91 points | by vantareed 1 day ago

6 comments

  • jerojero 1 day ago
    Open weight models from Chinese labs tend to be significantly cheaper.

    I think theyre absolutely needed. I can't afford 200 USD a month for personal use of coding AI, and I don't think such prices are reasonable for most of the world economy anyway. Not to mention US firms might be giving their employees a lot more than that.

    It's increasingly feeling, to me, that theres a gap building up between haves and have nots. But then, we get news of these open weight models that are reasonably priced in inference with reasonable capabilities. Yes, they take maybe 6-9 months to get there, tbh, that's not a bad trade off at all.

    • Fr0styMatt88 10 minutes ago
      If we can agree that the AI model is at least as capable as a junior engineer or new contractor, how’s that different to saying “software engineering isn’t worth $200 a month”?

      Has a very race-to-the-bottom feel to it.

      Though in the grand scheme of it, $200/mo probably isn’t the real price either. Also looking at it not just in a vacuum - paying for a product that can change what you get from under you doesn’t seem great anyway.

      At least with a locally-hosted model you know what you’re getting.

    • tacomagick 16 hours ago
      DeepSeek through their own API has saved me tons of tokens honestly. Even though it is not as smart as Kimi or Claude, their level of entry is very low with a top up of 2$ and Pay as you go compared to the subscription of Claude or 20$ top up of Kimi
      • praveer13 2 hours ago
        For personal use I’m considering using the frontier models from openai or anthropic to create a plan with research and brainstorming etc with enough details for cheap models to be able to follow (glm, deepseek etc) - with openrouter - will monitor how cheap and effective that turns out to be.
        • ImaCake 1 minute ago
          You should try out the cheaper models first. I find Deepseek v4 models pretty comparable to sonnet 4.6 but at a fraction of the cost. You might find you just don't need to use the American models at all.
    • ttoinou 1 day ago
      200 is much less than the value you’re supposed to get out of it. If it’s not then yeah go ahead and use cheaper models with worst quality
      • martinjc 2 hours ago
        Are you aware of how much purchasing power 200 dollars is in china, brazil, thailand or india is? This is an extremely arrogant take.
      • uberex 1 hour ago
        Unless that value is $200 cash in hand it will be hard to afford it for people who just don't have $200.
      • Dayshine 1 day ago
        I'm not sure how I'm supposed to get $200 of value out of personal use!
        • LPisGood 2 hours ago
          Note that 200 dollars of value is different than 200 dollars of profit.
        • devmor 2 hours ago
          I personally don’t find it that useful for most tasks, but if say, you get paid $50/hr for your work and it saves you more than 4 hours of work in a month, there you go.
        • holoduke 1 hour ago
          Here most of my colleagues have +200 dollar rates. It's really a no brainer. But sure, in south America or some Asian countries maybe it is. But still most devs need it anyway. Also in the poor regions.
          • HDBaseT 58 minutes ago
            $200/h is on the extreme end and I would argue most people here aren't anywhere close to that.
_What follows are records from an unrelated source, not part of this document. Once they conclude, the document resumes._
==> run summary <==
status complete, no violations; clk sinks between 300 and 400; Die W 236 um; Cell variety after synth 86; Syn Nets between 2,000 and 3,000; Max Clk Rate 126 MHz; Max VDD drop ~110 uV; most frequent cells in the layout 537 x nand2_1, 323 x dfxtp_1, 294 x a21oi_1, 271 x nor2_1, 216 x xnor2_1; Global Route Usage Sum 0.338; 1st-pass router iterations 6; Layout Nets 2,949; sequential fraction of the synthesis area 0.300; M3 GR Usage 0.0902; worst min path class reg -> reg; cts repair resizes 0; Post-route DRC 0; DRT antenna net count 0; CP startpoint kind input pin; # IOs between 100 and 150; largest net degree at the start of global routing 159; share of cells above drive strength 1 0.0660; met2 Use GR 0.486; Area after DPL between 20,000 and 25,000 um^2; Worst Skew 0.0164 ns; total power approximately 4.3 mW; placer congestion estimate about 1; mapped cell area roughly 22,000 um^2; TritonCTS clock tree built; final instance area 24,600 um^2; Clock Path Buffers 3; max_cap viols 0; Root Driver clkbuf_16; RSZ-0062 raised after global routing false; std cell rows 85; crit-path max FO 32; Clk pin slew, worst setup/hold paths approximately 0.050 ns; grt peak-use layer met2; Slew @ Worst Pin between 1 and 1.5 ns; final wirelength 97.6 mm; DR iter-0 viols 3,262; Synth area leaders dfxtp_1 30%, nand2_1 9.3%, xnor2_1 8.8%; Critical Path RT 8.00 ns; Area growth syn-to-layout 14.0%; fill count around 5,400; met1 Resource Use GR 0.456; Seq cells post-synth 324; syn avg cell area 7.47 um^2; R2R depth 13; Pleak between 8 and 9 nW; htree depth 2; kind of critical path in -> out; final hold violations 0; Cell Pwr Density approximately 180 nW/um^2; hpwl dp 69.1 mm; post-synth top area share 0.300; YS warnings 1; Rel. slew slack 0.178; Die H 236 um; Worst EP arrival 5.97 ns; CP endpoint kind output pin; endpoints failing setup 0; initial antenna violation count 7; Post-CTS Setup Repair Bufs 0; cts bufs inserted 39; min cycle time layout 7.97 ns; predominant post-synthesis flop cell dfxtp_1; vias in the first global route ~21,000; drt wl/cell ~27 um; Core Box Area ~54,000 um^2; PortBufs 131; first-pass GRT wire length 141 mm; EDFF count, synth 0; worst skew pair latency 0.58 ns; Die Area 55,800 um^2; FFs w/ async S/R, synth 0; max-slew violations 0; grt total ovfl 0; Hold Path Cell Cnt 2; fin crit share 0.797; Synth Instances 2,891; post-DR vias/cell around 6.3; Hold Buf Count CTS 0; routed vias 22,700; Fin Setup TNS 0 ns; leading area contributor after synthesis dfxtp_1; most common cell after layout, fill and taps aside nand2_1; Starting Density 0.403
From an optimization exercise on the open Yosys and OpenROAD flow, aimed at small area, a short achievable clock period and few clock cycles per item; shortcuts taken in it are not production practice. RTL that was checked went through simulation tests only; none was proved equivalent to the original.

Setup of v3:
==> flow/design.v (excerpt) <==
module sha256_engine (
    input  wire         clk,
    input  wire         rst,
    input  wire         in_valid,
    output wire         in_ready,
    input  wire         first,
    input  wire [511:0] block,       
    output reg          out_valid,
    output wire [255:0] digest       
);
Size in the first run: about 6000 cells after synthesis, about 1100 flip-flops, about 770 I/O pins.
Settings: LEC_CHECK=0, CAP_MARGIN=20, CORE_MARGIN=2, CORE_UTILIZATION=40, SLEW_MARGIN=20; clock period 10.0 ns.
standard.sh (not shown) runs the stock make flow with config.mk's settings and CLKGATE_MAP_FILE= SYNTH_SCRIPT=/design/flow/synth_recipe.tcl, a recipe that flattens the netlist after the stock synthesis.
==> flow/flow/run.sh <==
#!/bin/bash
# The standard layout, with repair aiming for more setup slack and with port buffers
# of the smallest buffer cell. Each tool's output is in orfs/logs; make's in standard.log.
set -euo pipefail
export SETUP_SLACK_MARGIN=6
export BUFFER_PORTS_ARGS="-buffer_cell sky130_fd_sc_hd__buf_1"
bash standard.sh > standard.log 2>&1
#### Input delta (v1 over v3)
# v3
export LEC_CHECK = 0
export CAP_MARGIN = 20
export CORE_MARGIN = 2
export CORE_UTILIZATION = 40
export SLEW_MARGIN = 20
create_clock -name core_clock -period 10.0 [get_ports {clk}]
# v1
export LEC_CHECK = 0
export CAP_MARGIN = 20
export CORE_MARGIN = 2
export CORE_UTILIZATION = 40
export SETUP_SLACK_MARGIN = 5
export SLEW_MARGIN = 20
create_clock -name core_clock -period 10.0 [get_ports {clk}]
==> flow/run.sh (new file) <==
#!/bin/bash
# synth_recipe.tcl (not shown) runs the flow's synth.tcl, then flattens the netlist and writes it again
# the make line also repeats each setting of config.mk as NAME=value (left out here)
make -C /OpenROAD-flow-scripts/flow DESIGN_CONFIG=/design/flow/config.mk WORK_HOME=/design/flow/orfs CLKGATE_MAP_FILE= SYNTH_SCRIPT=/design/flow/synth_recipe.tcl finish
removed: flow/flow/run.sh
removed: flow/standard.sh
==> comparison <==
Total placed instance area (v3 / v1): 0.935
v1 vs v3, critical path startpoint: h_q[224]$_SDFFCE_PN1P_ vs f62$_SDFF_PP0_
From v3 to v1, number of unique standard cell types used by synthesis did not move at all.
Ratio of final minimum period to clock period on v1 is up relative to v3.
The wire length of v1 falls short of that of v3 by about 0.7%.
No functional check of the RTL was part of any run of this note.

Setup of run 1:
sha256_engine, a different RTL version from the one above (not shown whole).
Size in the first run: about 8200 cells after synthesis, ~770 I/O pins.
// sha256_engine
module sha256_engine (
    input  wire         clk,
    input  wire         rst,
    input  wire         in_valid,
    output wire         in_ready,
    input  wire         first,
    input  wire [511:0] block,       
    output reg          out_valid,
    output wire [255:0] digest       
);
==> flow/config.mk <==
export PLATFORM = sky130hd
export DESIGN_NAME = sha256_engine
export DESIGN_NICKNAME = sha256_engine
export VERILOG_FILES = /design/flow/design.v
export SDC_FILE = /design/flow/constraint.sdc
export NUM_CORES = 4
export LEC_CHECK = 0
export ABC_AREA = 1
export CAP_MARGIN = 20
export CORE_MARGIN = 2
export CORE_UTILIZATION = 40
export SLEW_MARGIN = 20
==> flow/constraint.sdc <==
create_clock -name core_clock -period 10.0 [get_ports {clk}]
set_input_delay 2.0000 -clock core_clock [delete_from_list [all_inputs] [get_ports {clk}]]
set_output_delay 2.0000 -clock core_clock [all_outputs]
set_load 0.01 [all_outputs]
==> flow/flow/run.sh <==
#!/bin/bash
set -euo pipefail
export SETUP_SLACK_MARGIN=6.2
export BUFFER_PORTS_ARGS="-buffer_cell sky130_fd_sc_hd__buf_1"
bash standard.sh > standard.log 2>&1
Run 1 reached the end of the flow, and the finished layout is clean on the timing, design-rule and antenna checks.
Testbench counts of run 1, summed over its fixed seeds: cycles 81,944, blocks 1,280.
Input changes introduced in run 2 (baseline for comparison: run 1):
==> flow/flow/run.sh <==
#!/bin/bash
set -euo pipefail
export SETUP_SLACK_MARGIN=5.8
export BUFFER_PORTS_ARGS="-buffer_cell sky130_fd_sc_hd__buf_1"
bash standard.sh > standard.log 2>&1
Findings:
Run 2 finished end to end and its layout was clean on timing, DRC and antenna.
Routed wire length came out lower on run 2 than on run 1.
Compared with run 1, run 2 ends up with a smaller final cell area.
Per the comparison of run 2 with run 1, first-iteration DRC count has decreased; post-synthesis to final-layout area growth shows a reduction of 10 points; count of clock-buffer cells in the layout -about 5%; data required time at the worst endpoint now sits lower; first-pass GRT wire length went down 4.5%.
STATUS minimum clock period after layout: run 2 loses against run 1
[compare] base=run 1 new=run 2: met3 layer usage reported by global route went down by 0.43 points, final net count saw a decrease.
#### Input delta (run 3 over run 2)
==> flow/flow/run.sh <==
#!/bin/bash
set -euo pipefail
export SETUP_SLACK_MARGIN=6
export BUFFER_PORTS_ARGS="-buffer_cell sky130_fd_sc_hd__buf_1"
bash standard.sh > standard.log 2>&1
[summary]
Clock skew in run 3 is 13 ps below run 2.
Re count of fill cells added during filler insertion: run 3 and run 2 aren't equal, and the higher value belongs to run 2.
Summary: hold slack, run 3 worse than run 2
Compared run 2 against run 3; global-route usage within noise.
Synthesis-to-finish area growth: higher on run 3
Run 3 -> run 2: number of ordinary inverters in the final layout flat
Run 3: wire length about 1.6% above run 2
Post-place setup slack: higher on run 2
What run 4 does differently from run 3 at the input level:
- PLACE_DENSITY newly set to 0.75
==> flow/flow/run.sh <==
#!/bin/bash
set -euo pipefail
export SETUP_SLACK_MARGIN=6.4
export BUFFER_PORTS_ARGS="-buffer_cell sky130_fd_sc_hd__buf_1"
bash standard.sh > standard.log 2>&1
==> run summary <==
- The final layout from run 4, which completed every stage, passed the timing, design-rule and antenna checks at the end of the flow.
- Run 4 vs. run 3: count of clock-buffer cells in the layout lost 14%, detailed-route DRC error count neither gained nor lost much, non-clock buffer count picked up an extra 142, standard cell area after detailed placement picked up an extra 0.48%.
- From run 3 to run 4, sequential cell count of the final layout did not move at all.
- Antenna diode count, run 3 and run 4: larger value in run 4
- From run 3 to run 4 the numbers moved as follows: met2 routed wirelength up 7.0%, wire length on met1 has decreased, slack of the critical path decreased by 200 ps relative to the old numbers.
--- input diff run 4..run 5 ---
==> flow/flow/run.sh <==
#!/bin/bash
set -euo pipefail
export SETUP_SLACK_MARGIN=6
export BUFFER_PORTS_ARGS="-buffer_cell sky130_fd_sc_hd__buf_1"
bash standard.sh > standard.log 2>&1
Results
- A endpoint of the most critical setup path of h_q[243] is what run 5 shows, while h_q[235] belongs to run 4.
- Summary of run 5 over run 4: layout cell share with drive strength beyond 1 fell 7.5 points, cell count went down by about 1.6%, worst setup slack lower.
## Diff of input files: run 6 against run 5
- CTS_CLUSTER_DIAMETER now 60, previously not set
- CTS_CLUSTER_SIZE now 30, previously not set
### Flow results
Final wirelength delta (run 5 -> run 6): insignificant
No stage failed in run 6, and the final checks on the layout all came back clean.
Compared to run 5, run 6 leaves more free space in the core.
The count of fill cells added during filler insertion of run 6 falls short of that of run 5 by about 0.4%.

sha256_engine, a different RTL version from the one above (not shown whole).
Size: about 1,000 flip-flops.
==> flow/config.mk <==
export PLATFORM = sky130hd
export DESIGN_NAME = sha256_engine
export DESIGN_NICKNAME = sha256_engine
export VERILOG_FILES = /design/flow/design.v
export SDC_FILE = /design/flow/constraint.sdc
export NUM_CORES = 4
export LEC_CHECK = 0
export CAP_MARGIN = 20
export CORE_MARGIN = 2
export CORE_UTILIZATION = 40
export SETUP_SLACK_MARGIN = 5
export SLEW_MARGIN = 20
==> flow/constraint.sdc <==
create_clock -name core_clock -period 10.0 [get_ports {clk}]
set_input_delay 2.0000 -clock core_clock [delete_from_list [all_inputs] [get_ports {clk}]]
set_output_delay 2.0000 -clock core_clock [all_outputs]
set_load 0.01 [all_outputs]
==> flow/flow/run.sh <==
#!/bin/bash
# The standard layout, with port buffers of the smallest buffer cell.
# Each tool's output is in orfs/logs; make's in standard.log.
set -euo pipefail
export BUFFER_PORTS_ARGS="-buffer_cell sky130_fd_sc_hd__buf_1"
bash standard.sh > standard.log 2>&1
Change:
==> flow/flow/run.sh (replaced) <==
#!/bin/bash
set -euo pipefail
export SETUP_SLACK_MARGIN=6.4
export BUFFER_PORTS_ARGS="-buffer_cell sky130_fd_sc_hd__buf_1"
bash standard.sh > standard.log 2>&1
ABC_AREA = 1   (was default)
SETUP_SLACK_MARGIN = default   (was 5)
Maximum frequency rose by 19%.
Critical path depth came out higher by 8.
Worst hold slack degrades by 0.018 ns.
Clock-buffer cell count fell by 10.
Final area came out higher by 13%.
Sequential share of layout area shrinks by 3.8 points.
Core utilization climbs by 5.0 points.
Via count rises by 24%.
Wire length climbs by 19%.
No run of this note included a check of the RTL's function; only the layout flow was run.
Context: an optimization exercise on an open-source flow, tuned for small area, a short achievable clock period and few clock cycles. The choices shown serve that exercise and are no tape-out recipe.
Function not checked in this run: the RTL went through the layout flow alone.

==> design/flow/config.mk <==
export PLATFORM = sky130hd
export DESIGN_NAME = pair_median
export DESIGN_NICKNAME = pair_median
export VERILOG_FILES = /design/flow/design.v
export SDC_FILE = /design/flow/constraint.sdc
export NUM_CORES = 4
export LEC_CHECK = 0
export CAP_MARGIN = 20
export CORE_MARGIN = 10
export CORE_UTILIZATION = 40
export SLEW_MARGIN = 20
==> design/flow/constraint.sdc <==
create_clock -name core_clock -period 18.0 [get_ports {clk}]
set_input_delay 3.6000 -clock core_clock [delete_from_list [all_inputs] [get_ports {clk}]]
set_output_delay 3.6000 -clock core_clock [all_outputs]
set_load 0.01 [all_outputs]
This design comes from an exercise in tuning for small area, a short achievable clock period and few clock cycles per item on the open sky130 flow, not from production work.
Function was checked by simulation only, so behaviour that the tests miss may differ from the original.

Design dc_rs_decoder, start of the top module:
module dc_rs_decoder (
  input  wire         clk,
  input  wire         rst,           
  input  wire         in_valid,
  output wire         in_ready,
  input  wire [159:0] in_sym,        
  input  wire         in_mark_a_vld,
  input  wire [4:0]   in_mark_a,
  input  wire         in_mark_b_vld,
  input  wire [4:0]   in_mark_b,
  output reg          out_valid,
  input  wire         out_ready,
  output wire [127:0] out_data,      
  output wire [1:0]   out_status,    
  output wire [19:0]  out_changed,
  output wire         out_unmarked_vld,
  output wire [4:0]   out_unmarked,
  output wire [31:0]  out_synd
);
  reg  r1_valid, r2_valid, sk_valid;
  wire adv3 = !out_valid || out_ready;
  wire adv2 = !r2_valid || adv3;
  wire adv1 = !r1_valid || adv2;
  wire take = in_valid && !sk_valid;
  assign in_ready = !sk_valid;
  wire [31:0] a_synd;
  wire [7:0]  a_l1, a_l2, a_lx;
  rs_stage_a u_a (
    .sym (in_sym),
    .va (in_mark_a_vld), .ma (in_mark_a), .vb (in_mark_b_vld), .mb (in_mark_b),
    .synd (a_synd), .l1 (a_l1), .l2 (a_l2), .lx (a_lx)
  );
  wire [195:0] a_beat = {a_l1, a_l2, a_lx,
                         in_mark_b_vld, in_mark_b, in_mark_a_vld, in_mark_a,
                         a_synd, in_sym[127:0]};
  reg  [195:0] sk_beat;
  always @(posedge clk) begin
    if (rst) begin
  ...
For scale: about 8400 cells after synthesis, roughly 800 flip-flops, roughly 370 I/O pins, ~64000 um^2 of cells after synthesis.
==> flow/config.mk <==
export PLATFORM = sky130hd
export DESIGN_NAME = dc_rs_decoder
export DESIGN_NICKNAME = dc_rs_decoder
export VERILOG_FILES = /design/flow/design.v
export SDC_FILE = /design/flow/constraint.sdc
export NUM_CORES = 4
export LEC_CHECK = 0
export ABC_AREA = 1
export CAP_MARGIN = 20
export CORE_MARGIN = 2
export CORE_UTILIZATION = 55
export PLACE_DENSITY = 0.7
export SLEW_MARGIN = 20
==> flow/constraint.sdc <==
create_clock -name core_clock -period 22.0 [get_ports {clk}]
set_input_delay 4.4000 -clock core_clock [delete_from_list [all_inputs] [get_ports {clk}]]
set_output_delay 4.4000 -clock core_clock [all_outputs]
set_load 0.01 [all_outputs]
standard.sh (not shown) runs the stock make flow with config.mk's settings and CLKGATE_MAP_FILE= SYNTH_SCRIPT=/design/flow/synth_recipe.tcl, a recipe that flattens the netlist after the stock synthesis.
==> flow/flow/run.sh <==
#!/bin/bash
set -e
export BUFFER_PORTS_ARGS="-buffer_cell sky130_fd_sc_hd__buf_2"
export SETUP_SLACK_MARGIN=15
bash standard.sh > standard.log 2>&1
The first run completed without violations.
Testbench counts at the start, summed over its fixed seeds: cycles 16,024, items 16,000.
From an optimization exercise on the open Yosys and OpenROAD flow, aimed at small area, a short achievable clock period and few clock cycles per item; shortcuts taken in it are not production practice.
Only simulation tests tie the RTL to the original design; equivalence was not proved.
Power and IR drop assume default switching activity.

## design/flow/flow/run.sh

```bash
#!/bin/bash
# Standard synthesis and layout, with buf_2 cells as the port buffers; the
# layout's timing repair aims at a setup slack of MARGIN ns (the clock
# period and constraints are unchanged) on the worst endpoints, and may
# resize cells across footprints.
set -euo pipefail
MARGIN=19
bash standard.sh synth > synth.log 2>&1
bash standard.sh "BUFFER_PORTS_ARGS=-buffer_cell sky130_fd_sc_hd__buf_2" \
    SETUP_SLACK_MARGIN=$MARGIN TNS_END_PERCENT=5 MATCH_CELL_FOOTPRINT=0 finish > layout.log 2>&1
```

## design/flow/standard.sh

```bash
#!/bin/bash
# synth_recipe.tcl (not shown) runs the flow's synth.tcl, then flattens the netlist and writes it again
# the make line also repeats each setting of config.mk as NAME=value (left out here)
make -C /OpenROAD-flow-scripts/flow DESIGN_CONFIG=/design/flow/config.mk WORK_HOME=/design/flow/orfs CLKGATE_MAP_FILE= SYNTH_SCRIPT=/design/flow/synth_recipe.tcl "${@:-finish}"
```

## design/flow/config.mk

```make
export PLATFORM = sky130hd
export DESIGN_NAME = vfix_unit
export DESIGN_NICKNAME = vfix_unit
export VERILOG_FILES = /design/flow/design.v
export SDC_FILE = /design/flow/constraint.sdc
export NUM_CORES = 8
export LEC_CHECK = 0
export ABC_AREA = 1
export CAP_MARGIN = 20
export CORE_MARGIN = 2
export CORE_UTILIZATION = 50
export SLEW_MARGIN = 20
export SYNTH_HIERARCHICAL = 1
```

## design/flow/constraint.sdc

```tcl
create_clock -name core_clock -period 25.0 [get_ports {clk}]
set_input_delay 5.0000 -clock core_clock [delete_from_list [all_inputs] [get_ports {clk}]]
set_output_delay 5.0000 -clock core_clock [all_outputs]
set_load 0.01 [all_outputs]
```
            The median hourly wage in the US is $28/h, this equates to nearly 7.5 hours. A full day of work a month for the average person to use Claude with reasonable limits.

            Yes, the people on $28/h may not be the software development types, so their income might not be as high, but these are the people who would probably be vibe coding the most since they aren't day to day programmers!

      • margalabargala 47 minutes ago
        Last time you bought a computer, did you buy the absolute fastest best CPU available?
        • girvo 42 minutes ago
          Yes, but that was because I could see the writing on the wall with respect to hardware prices being cooked by AI demand, so I built the best computer possible at the time knowing it'd probably need to last me the next 5+ years

          So not really comparable. I use Step 3.7 Flash locally, models are good enough for so many coding tasks even at the lower end! (Though I note that calling a 200B model "lower end" is kind of amusing)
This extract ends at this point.